## [TASK BRIEF]
Every line below that contains "pixels" is to be copied.

Saved entries
◆ ◆ ◆ ◆ ◆ ◆ ◆

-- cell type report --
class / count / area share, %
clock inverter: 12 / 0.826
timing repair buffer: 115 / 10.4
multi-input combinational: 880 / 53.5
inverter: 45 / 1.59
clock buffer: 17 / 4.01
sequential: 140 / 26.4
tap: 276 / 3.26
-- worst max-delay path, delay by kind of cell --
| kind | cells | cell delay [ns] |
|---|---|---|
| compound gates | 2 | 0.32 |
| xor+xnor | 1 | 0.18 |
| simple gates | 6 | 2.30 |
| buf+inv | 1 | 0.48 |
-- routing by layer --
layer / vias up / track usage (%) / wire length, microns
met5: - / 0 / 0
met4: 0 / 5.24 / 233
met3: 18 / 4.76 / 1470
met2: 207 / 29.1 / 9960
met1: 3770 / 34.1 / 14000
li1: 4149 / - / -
$ cat src/rtl/pixel_packer_pkg.sv
// Shared widths, FIFO entry layout and frame-state encoding for the pixel packer.
package pixel_packer_pkg;

  localparam int unsigned PIX_W        = 16;
  localparam int unsigned WORD_W       = 64;
  localparam int unsigned PIX_PER_WORD = 4;
  localparam int unsigned SLOT_W       = 2;
  localparam int unsigned CNT_W        = 16;
  localparam int unsigned SOF_BIT      = 64;
  localparam int unsigned EOL_BIT      = 65;
  localparam int unsigned ENTRY_W      = 66;

  // One FIFO entry: eol at bit 65, sof at bit 64, packed pixels below
  typedef struct packed {
    logic              eol;
    logic              sof;
    logic [WORD_W-1:0] data;
  } entry_t;

  typedef enum logic [1:0] {
    ST_RUN  = 2'd0,
    ST_DROP = 2'd1,
    ST_DONE = 2'd2
  } frame_state_e;

endpackage

$ cat src/rtl/pixel_packer_if.sv
// Packed-word stream from the pixel packer to the DDR writer.
interface pixel_packer_if;
  import pixel_packer_pkg::*;

  logic [WORD_W-1:0] m_data;
  logic              m_valid;
  logic              m_ready;
  logic              m_sof;
  logic              m_eol;

  modport master (output m_data, output m_valid, output m_sof, output m_eol, input m_ready);
  modport slave  (input m_data, input m_valid, input m_sof, input m_eol, output m_ready);

endinterface

$ cat src/rtl/pixel_packer_sync_fifo.sv
// Generic first-word-fall-through synchronous FIFO with registered flags.
module sync_fifo #(
  parameter int unsigned WIDTH = 66,
  parameter int unsigned DEPTH = 16
) (
  input  logic             clk,
  input  logic             rst_n,
  input  logic             wr_en,
  input  logic [WIDTH-1:0] wr_data,
  output logic             full,
  input  logic             rd_en,
  output logic [WIDTH-1:0] rd_data,
  output logic             empty
);

  localparam int unsigned AW = (DEPTH > 1) ? $clog2(DEPTH) : 1;
  localparam int unsigned CW = AW + 1;

  logic [WIDTH-1:0] mem [DEPTH];
  logic [AW-1:0]    wr_ptr;
  logic [AW-1:0]    rd_ptr;
  logic [CW-1:0]    count;
  logic [CW-1:0]    count_nxt;
  logic             wr_ok;
  logic             rd_ok;

  // A write while full is accepted only when the head leaves in the same cycle
  assign wr_ok = wr_en && (!full || rd_en);
  assign rd_ok = rd_en && !empty;

  // Head entry falls through; forced to zero while empty
  assign rd_data = empty ? '0 : mem[rd_ptr];

  // Occupancy update
  always_comb begin
    count_nxt = count;
    case ({wr_ok, rd_ok})
      2'b10:   count_nxt = count + CW'(1);
      2'b01:   count_nxt = count - CW'(1);
      default: count_nxt = count;
    endcase
  end

  // Pointers, occupancy and registered flags
  always_ff @(posedge clk) begin
    if (!rst_n) begin
      wr_ptr <= '0;
      rd_ptr <= '0;
      count  <= '0;
      empty  <= 1'b1;
      full   <= 1'b0;
    end else begin
      if (wr_ok) wr_ptr <= wr_ptr + AW'(1);
      if (rd_ok) rd_ptr <= rd_ptr + AW'(1);
      count <= count_nxt;
      empty <= (count_nxt == '0);
      full  <= (count_nxt == CW'(DEPTH));
    end
  end

  // Storage write port
  always_ff @(posedge clk) begin
    if (wr_ok) mem[wr_ptr] <= wr_data;
  end

endmodule

$ cat src/rtl/pixel_packer.sv
// Packs RGB565 pixels four to a 64-bit word, tags sof/eol, buffers in a FIFO
// and drops the rest of a frame once the FIFO overflows.
module pixel_packer
  import pixel_packer_pkg::*;
#(
  parameter int unsigned PIX_PER_LINE = 320,
  parameter int unsigned LINES        = 240,
  parameter int unsigned FIFO_DEPTH   = 16
) (
  input  logic               p_clock,
  input  logic               rst_n,
  input  logic [PIX_W-1:0]   pixel_data,
  input  logic               pixel_valid,
  input  logic               frame_done,
  pixel_packer_if.master     m,
  output logic               overflow,
  output logic [CNT_W-1:0]   drop_cnt,
  output logic [CNT_W-1:0]   frame_cnt
);

  localparam int unsigned XW     = (PIX_PER_LINE > 1) ? $clog2(PIX_PER_LINE) : 1;
  localparam int unsigned YW     = (LINES > 1) ? $clog2(LINES) : 1;
  localparam int unsigned LANE_W = PIX_W * (PIX_PER_WORD - 1);

  frame_state_e      state;
  frame_state_e      state_nxt;
  logic [SLOT_W-1:0] slot;
  logic [LANE_W-1:0] lanes;
  logic [XW-1:0]     x;
  logic [YW-1:0]     y;
  logic              sof_pending;

  logic   drop_frame_c;
  logic   frame_open_c;
  logic   accept_c;
  logic   word_done_c;
  logic   last_x_c;
  logic   last_y_c;
  logic   frame_end_c;
  logic   pop_c;
  logic   drop_word_c;
  logic   push_c;
  entry_t push_entry_c;
  entry_t head_entry;
  logic   fifo_full;
  logic   fifo_empty;

  // Frame state register
  always_ff @(posedge p_clock) begin
    if (!rst_n) state <= ST_RUN;
    else        state <= state_nxt;
  end

  // Frame state transitions; frame_done always restarts a clean frame
  always_comb begin
    state_nxt = state;
    if (frame_done) begin
      state_nxt = ST_RUN;
    end else begin
      case (state)
        ST_RUN: begin
          if (frame_end_c)      state_nxt = ST_DONE;
          else if (drop_word_c) state_nxt = ST_DROP;
        end
        ST_DROP: begin
          if (frame_end_c) state_nxt = ST_DONE;
        end
        default: state_nxt = state;
      endcase
    end
  end

  // Frame state decode
  always_comb begin
    drop_frame_c = 1'b0;
    frame_open_c = 1'b1;
    case (state)
      ST_DROP: drop_frame_c = 1'b1;
      ST_DONE: frame_open_c = 1'b0;
      default: ;
    endcase
  end

  // Word completion, tagging and push/drop decision
  always_comb begin
    accept_c          = pixel_valid && !frame_done && frame_open_c;
    word_done_c       = accept_c && (slot == SLOT_W'(PIX_PER_WORD - 1));
    last_x_c          = (x == XW'(PIX_PER_LINE - 1));
    last_y_c          = (y == YW'(LINES - 1));
    frame_end_c       = word_done_c && last_x_c && last_y_c;
    pop_c             = !fifo_empty && m.m_ready;
    drop_word_c       = word_done_c && (drop_frame_c || (fifo_full && !pop_c));
    push_c            = word_done_c && !drop_word_c;
    push_entry_c.eol  = last_x_c;
    push_entry_c.sof  = sof_pending;
    push_entry_c.data = {pixel_data, lanes};
  end

  // Packer slot, lane buffer and pixel position
  always_ff @(posedge p_clock) begin
    if (!rst_n) begin
      slot  <= '0;
      lanes <= '0;
      x     <= '0;
      y     <= '0;
    end else if (frame_done) begin
      slot <= '0;
      x    <= '0;
      y    <= '0;
    end else if (accept_c) begin
      slot <= slot + SLOT_W'(1);
      if (!word_done_c) lanes[PIX_W*int'(slot) +: PIX_W] <= pixel_data;
      x <= last_x_c ? '0 : x + XW'(1);
      if (last_x_c) y <= last_y_c ? '0 : y + YW'(1);
    end
  end

  // SOF tagging and drop/frame statistics
  always_ff @(posedge p_clock) begin
    if (!rst_n) begin
      sof_pending <= 1'b0;
      overflow    <= 1'b0;
      drop_cnt    <= '0;
      frame_cnt   <= '0;
    end else begin
      if (frame_done)  sof_pending <= 1'b1;
      else if (push_c) sof_pending <= 1'b0;
      if (drop_word_c) begin
        overflow <= 1'b1;
        if (drop_cnt != '1) drop_cnt <= drop_cnt + CNT_W'(1);
      end
      if (push_c && frame_end_c) frame_cnt <= frame_cnt + CNT_W'(1);
    end
  end

  sync_fifo #(
    .WIDTH (ENTRY_W),
    .DEPTH (FIFO_DEPTH)
  ) u_fifo (
    .clk     (p_clock),
    .rst_n   (rst_n),
    .wr_en   (push_c),
    .wr_data (push_entry_c),
    .full    (fifo_full),
    .rd_en   (m.m_ready),
    .rd_data (head_entry),
    .empty   (fifo_empty)
  );

  assign m.m_valid = !fifo_empty;
  assign m.m_data  = head_entry.data;
  assign m.m_sof   = head_entry.sof;
  assign m.m_eol   = head_entry.eol;

endmodule
$ cat src/flat_wrapper.sv
// flat-port wrapper written by rule: the top's interface ports become plain ports
module pixel_packer_flat import pixel_packer_pkg::*;
#(
  parameter int unsigned PIX_PER_LINE = 320,
  parameter int unsigned LINES        = 240,
  parameter int unsigned FIFO_DEPTH   = 16
)
  (p_clock, rst_n, pixel_data, pixel_valid, frame_done, overflow, drop_cnt, frame_cnt, m_m_data, m_m_valid, m_m_sof, m_m_eol, m_m_ready);
  pixel_packer_if m_i ();
  input  logic p_clock;
  input  logic rst_n;
  input  logic [PIX_W-1:0] pixel_data;
  input  logic pixel_valid;
  input  logic frame_done;
  output logic overflow;
  output logic [CNT_W-1:0] drop_cnt;
  output logic [CNT_W-1:0] frame_cnt;
  output wire logic [$bits(m_i.m_data)-1:0] m_m_data;
  output wire logic [$bits(m_i.m_valid)-1:0] m_m_valid;
  output wire logic [$bits(m_i.m_sof)-1:0] m_m_sof;
  output wire logic [$bits(m_i.m_eol)-1:0] m_m_eol;
  input wire logic [$bits(m_i.m_ready)-1:0] m_m_ready;
  assign m_m_data = m_i.m_data;
  assign m_m_valid = m_i.m_valid;
  assign m_m_sof = m_i.m_sof;
  assign m_m_eol = m_i.m_eol;
  assign m_i.m_ready = m_m_ready;
  pixel_packer #(.PIX_PER_LINE(PIX_PER_LINE), .LINES(LINES), .FIFO_DEPTH(FIFO_DEPTH)) u_core (.p_clock(p_clock), .rst_n(rst_n), .pixel_data(pixel_data), .pixel_valid(pixel_valid), .frame_done(frame_done), .m(m_i), .overflow(overflow), .drop_cnt(drop_cnt), .frame_cnt(frame_cnt));
endmodule
$ cat config.mk
export PLATFORM = sky130hd
export DESIGN_NAME = pixel_packer_flat
export DESIGN_NICKNAME = d
export VERILOG_FILES = /design/src/rtl/pixel_packer_pkg.sv /design/src/rtl/pixel_packer_if.sv /design/src/rtl/pixel_packer_sync_fifo.sv /design/src/rtl/pixel_packer.sv /design/src/flat_wrapper.sv
export SDC_FILE = /design/constraint.sdc
export NUM_CORES = 1
export LEC_CHECK = 0
export CORE_MARGIN = 4
export CORE_UTILIZATION = 55
export CTS_BUF_LIST = sky130_fd_sc_hd__clkbuf_16
export CTS_CLUSTER_SIZE = 40
export DETAILED_ROUTE_END_ITERATION = 16
export GPL_ROUTABILITY_DRIVEN = 1
export PLACE_DENSITY = 0.85
export SETUP_SLACK_MARGIN = 0.4
export SLEW_MARGIN = 20
export SYNTH_ARGS = -nofsm -noshare
export SYNTH_HDL_FRONTEND = slang
export SYNTH_SLANG_ARGS = --single-unit
$ cat constraint.sdc
create_clock -name p_clock -period 6.85 [get_ports p_clock]
set_clock_uncertainty 0.05 [all_clocks]
set_input_delay 1.37 -clock p_clock [delete_from_list [all_inputs] [get_ports p_clock]]
set_output_delay 1.37 -clock p_clock [all_outputs]
set_load 0.01 [all_outputs]
Word level (Yosys, flattened, before mapping)

Memories as Yosys holds them, arrays and structs flattened. A register that Yosys moved wholly into a read port is not among the register bits.
Index checks and enable logic that the tools add are counted.

Bits in writable memories: 1056
Flip-flop bits (word level): 118
Memories kept: 1
Input port bits: 21

Memories:

| name              | depth | bits a word | read ports | clocked after memory_dff | write ports | RTL line                     | text |
|---|---|---|---|---|---|---|---|
| u_core.u_fifo.mem | 16    | 66          | 1          | 1                        | 1           | pixel_packer_sync_fifo.sv:19 | `logic [WIDTH-1:0] mem [DEPTH];` |

Bitwise logic cells: 3
Equality and inequality tests: 11
Mux-type cells: 17
Reductions and logical operators: 27
Shifts and indexed selects: 2
Add/subtract/negate cells: 10

Operator list:

| kind                                                                      | count |
|---|---|
| 66-bit two-way mux                                                        | 1 |
| 48-bit bitwise mux                                                        | 1 |
| 16-bit by 34-bit variable shift with 48-bit output (first input constant) | 1 |
| 16-bit by 34-bit indexed part select with 48-bit output                   | 1 |
| 6-bit negator with 34-bit output                                          | 1 |
| 16-bit by 1-bit adder with 16-bit output (second input constant)          | 2 |
| 16-bit inequality test (second input constant)                            | 1 |
| 1-bit logical AND                                                         | 11 |
| 5-bit one-hot mux with 2 select lines                                     | 1 |
| 9-bit by 1-bit adder with 9-bit output (second input constant)            | 1 |
| 9-bit == test (second input constant)                                     | 1 |
| 9-bit two-way mux                                                         | 1 |
| 4-bit by 1-bit adder with 4-bit output (second input constant)            | 2 |
| 8-bit by 1-bit adder with 8-bit output (second input constant)            | 1 |
| 8-bit == test (second input constant)                                     | 1 |
| 4-bit two-way mux                                                         | 2 |
| 8-bit two-way mux                                                         | 1 |
| 2-bit == test (second input constant)                                     | 3 |
| 1-bit two-way mux                                                         | 6 |
| 2-bit two-way mux                                                         | 3 |
| 3-bit AND reduction                                                       | 2 |
| 5-bit by 1-bit adder with 5-bit output (second input constant)            | 1 |
| 5-bit == test (second input constant)                                     | 1 |
| 1-bit zero test                                                           | 5 |
| 13 further kinds                                                          | 19 |

Depth between registers and ports, before layout

Depth in word-level cells: 12
Mapped depth: 14

By module

A second synthesis with hierarchy kept.

Cells, all modules: 2200
Area total of the unflattened synthesis: 45514.9 um^2

Modules (own cells, without submodules):

| module       | cells an instance | times used | area each (um^2) |
|---|---|---|---|
| sync_fifo    | 1658              | 1          | 41004.3 |
| pixel_packer | 542               | 1          | 4510.6 |

Worst setup path after synthesis

OpenSTA, ideal clock, no wires.

Path kind: input to register
From: input port pixel_valid
To: memory u_core.u_fifo.mem[0][0] (enable)
Arrival time: 6682 ps
Setup time: 571 ps
Cell stages on the path: 5
Buffers on the path: 0
Path slack: -453 ps
Path through: nor2b_1 -> nand3_2 -> nor2_1 -> nand2_1 -> nor3_1

Cells in the longest elaborated chain, start to end: 9

RTL lines:

| what                                      | RTL line                     | text |
|---|---|---|
| start: declaration                        | flat_wrapper.sv:13           | `input logic pixel_valid;` |
| 1-bit logical AND * (2 in a row)          | pixel_packer.sv:86           | `accept_c = pixel_valid && !frame_done && frame_open_c;` |
| 1-bit logical AND *                       | pixel_packer.sv:87           | `word_done_c = accept_c && (slot == SLOT_W'(PIX_PER_WORD - 1));` |
| 1-bit logical AND                         | pixel_packer.sv:92           | `drop_word_c = word_done_c && (drop_frame_c \|\| (fifo_full && !pop_c));` |
| 1-bit zero test                           | pixel_packer.sv:93           | `push_c = word_done_c && !drop_word_c;` |
| 1-bit logical AND *                       | pixel_packer.sv:93           |  |
| 1-bit logical AND *                       | pixel_packer_sync_fifo.sv:28 | `assign wr_ok = wr_en && (!full \|\| rd_en);` |
| 1-bit two-way mux *                       | pixel_packer_sync_fifo.sv:63 | `if (wr_ok) mem[wr_ptr] <= wr_data;` |
| 1-bit two-way mux (not written as such) * | pixel_packer_sync_fifo.sv:63 |  |
| end: declaration                          | pixel_packer_sync_fifo.sv:19 |  |

Mark *: on every way between the ends. The rest lies on a longest branch, timed or not.

==> reports/qor.csv <==
metric,value,unit
outcome,completed,
tightest_slew,1.16,ns
ys.flop_type,edfxtp_1,
clock_latency,0.69,ns
clock_sinks,1178,
grt_pass1_wl,167,mm
rows,105,
wire_per_inst,32.3,um
num-nets-final,2390,
coreArea,0.0822,mm^2
r2r_cells,12,
syn_area,0.0457,mm^2
synth_top_area_share,69.4,%
grt_pass1_vias,24400,
hold_viol_final,0,
syn-num-nets,2232,
synthArstFlopShare,0,%
hp-class,register to register,
root_buffer,clkbuf_16,
layout_min_cycle_time,5.49,ns
post_cts_buffers,0,
tns,0,ns
synthToLayoutAreaGrowth,13.4,%
antenna_found_initial,7,
fillers,5144,
cts_max_level,3,
grt.overflow.total,0,
routed_wl,114,mm
initial_utilization,55.6,%
ir_drop,0.204,mV
relSlewSlack,22.2,%
synth_edf_count,1056,
fp.dieW,296,um
multiInputGateArea,0.0110,mm^2
cts-buffers-inserted,109,
regArea,0.0342,mm^2
synthTopCellsByArea,"edfxtp_1 (69%), mux4_2 (14%), dfxtp_1 (5.3%)",
rsz0062_at_grt,no,
routabilityCongestion,0.802,
start_kind,register,
cts_resized,0,
max_freq,182,MHz
final_common_cell,edfxtp_1,
cts_hold_buf,0,
drtIter0Drc,3485,
grt_usage,26.3,%
ys_ff_latch,1178,
critPathKind,register to primary output,
cts_tree,yes,
grt_start_max_net_pins,67,
drtPass1Iterations,6,
worstSetupEndpointType,primary output,
place_area,0.0483,mm^2
whs_path_depth,2,
ys_seq_area_share,74.7,%
syn_avg_cell_area,20.8,um^2
yosysUniqueCellTypes,56,
fin_area,0.0518,mm^2
drv_slew,0,
vias_per_cell,6.71,
crit_required,5.43,ns
drive_above_1_share,21.3,%
layout_common_cells,"edfxtp_1 (1056), mux4_2 (287), clkdlybuf4s50_1 (120)",
vias,23600,
final_util,63.0,%
p_per_area,266,mW/mm^2
ctsLongestPathBuffers,3,
ys_warn_count,0,
ant_nets,0,
crit_arrival,4.07,ns
cp_max_fo,36,
die_h,296,um
p_leak,16.1,nW
setup_viol,0,
clk_pin_slew_worst_paths,0.06,ns
drc,0,
cap_viol_max_count,0,
syn-instance-count,2194,
port-buffer-count,120,
fin_crit_sh,80.1,%
dp_hpwl,56.9,mm
synth_area_leader_cell,edfxtp_1,
dieArea,0.0878,mm^2
power,13.8,mW
ios,121,
[power breakdown]
| group | total [mW] | internal (mW) | switching (mW) |
|---|---|---|---|
| combinational | 0.105 | 0.0244 | 0.0806 |
| clock | 5.91 | 3.24 | 2.67 |
| sequential | 7.78 | 7.76 | 0.0236 |
[sequential cells by signal, indices dropped and copies added (netlist names), named ones only]
signal	count
u_core.u_fifo.mem	1056
u_core.lanes	48
u_core.drop_cnt	16
u_core.frame_cnt	16
u_core.x	9
u_core.y	8
u_core.u_fifo.count	5
u_core.u_fifo.rd_ptr	4
u_core.u_fifo.wr_ptr	4
u_core.slot	2
u_core.state	2
u_core.overflow	1
u_core.sof_pending	1
u_core.u_fifo.empty	1
u_core.u_fifo.full	1
[cell type report]
cell class | count | share of cell area (%)
Inverter | 16 | 0.121
Clock buffer | 110 | 5.31
Multi-Input combinational cell | 884 | 21.1
Tap cell | 1070 | 2.58
Clock inverter | 96 | 1.39
Timing Repair Buffer | 163 | 3.51
Sequential cell | 1178 | 65.9
Antenna cell | 1 | 0.00483
[worst max-delay path, stage by stage, from the launching register on]
cell             delay [ns]
dfxtp_4                0.86
buf_4                  0.64
mux4_2                 0.63
mux4_2                 0.55
and2_1                 0.19
clkdlybuf4s50_1        0.47
[per-stage QoR]
stage	setup WS (ns)	instances	hold WS, ns
detailed placement	1.91	3310	0.435
global route	1.16	3517	0.483
finish	1.36	3518	0.448
CTS	1.25	3516	0.453
floorplan	1.32	2194	0.410
global placement	1.90	3308	0.423
[routing by layer]
layer  vias up  global-route usage [%]  share of wire, %
met5         -                       0             0.045
met4         8                    7.60               2.6
met3       249                    5.48                10
met2      1743                    44.5                51
met1     12200                    35.2                35
li1       9365                       -                 -
[synthesized netlist by cell type, drive strengths merged (2+ instances only)]
cell type     n
clkbuf       71
nor3         13
and3          9
a21oi        79
nor3b         4
nand4        17
a2111oi       2
nor2         51
or3          13
and2         72
dfxtp       122
o21ai        14
xor2         14
or4           4
xnor2        11
mux2i        12
mux4        330
buf          45
ha           17
edfxtp     1056
nor4b         5
o22ai         2
nand2b       15
a21o          2
nand2        94
a31oi         3
o31ai         7
nor2b         6
nor4          5
nand3        72
inv          15
[path summary, 6_finish.rpt]
path / start / to / slack, ns
max: register / m_m_data[58] / 1.36
min: u_core.frame_cnt[15] / u_core.frame_cnt[15] / 0.45
max reg2reg: u_core.slot[0] / u_core.u_fifo.full / 3.21
min reg2reg: u_core.frame_cnt[15] / u_core.frame_cnt[15] / 0.45
[cells by family after synthesis]
family	count (synthesis)	synth area share (%)
flops	1178	74.7
mux	342	16.9
xor+xnor	25	0.479
compound gates	114	1.41
fa+ha+maj	17	0.466
buf+inv	132	1.61
simple gates	386	4.41
(Power assumes the default switching activity.)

◆ ◆ ◆ ◆ ◆ ◆ ◆

## [WRITTEN ANSWER]
  // One FIFO entry: eol at bit 65, sof at bit 64, packed pixels below
// Packs RGB565 pixels four to a 64-bit word, tags sof/eol, buffers in a FIFO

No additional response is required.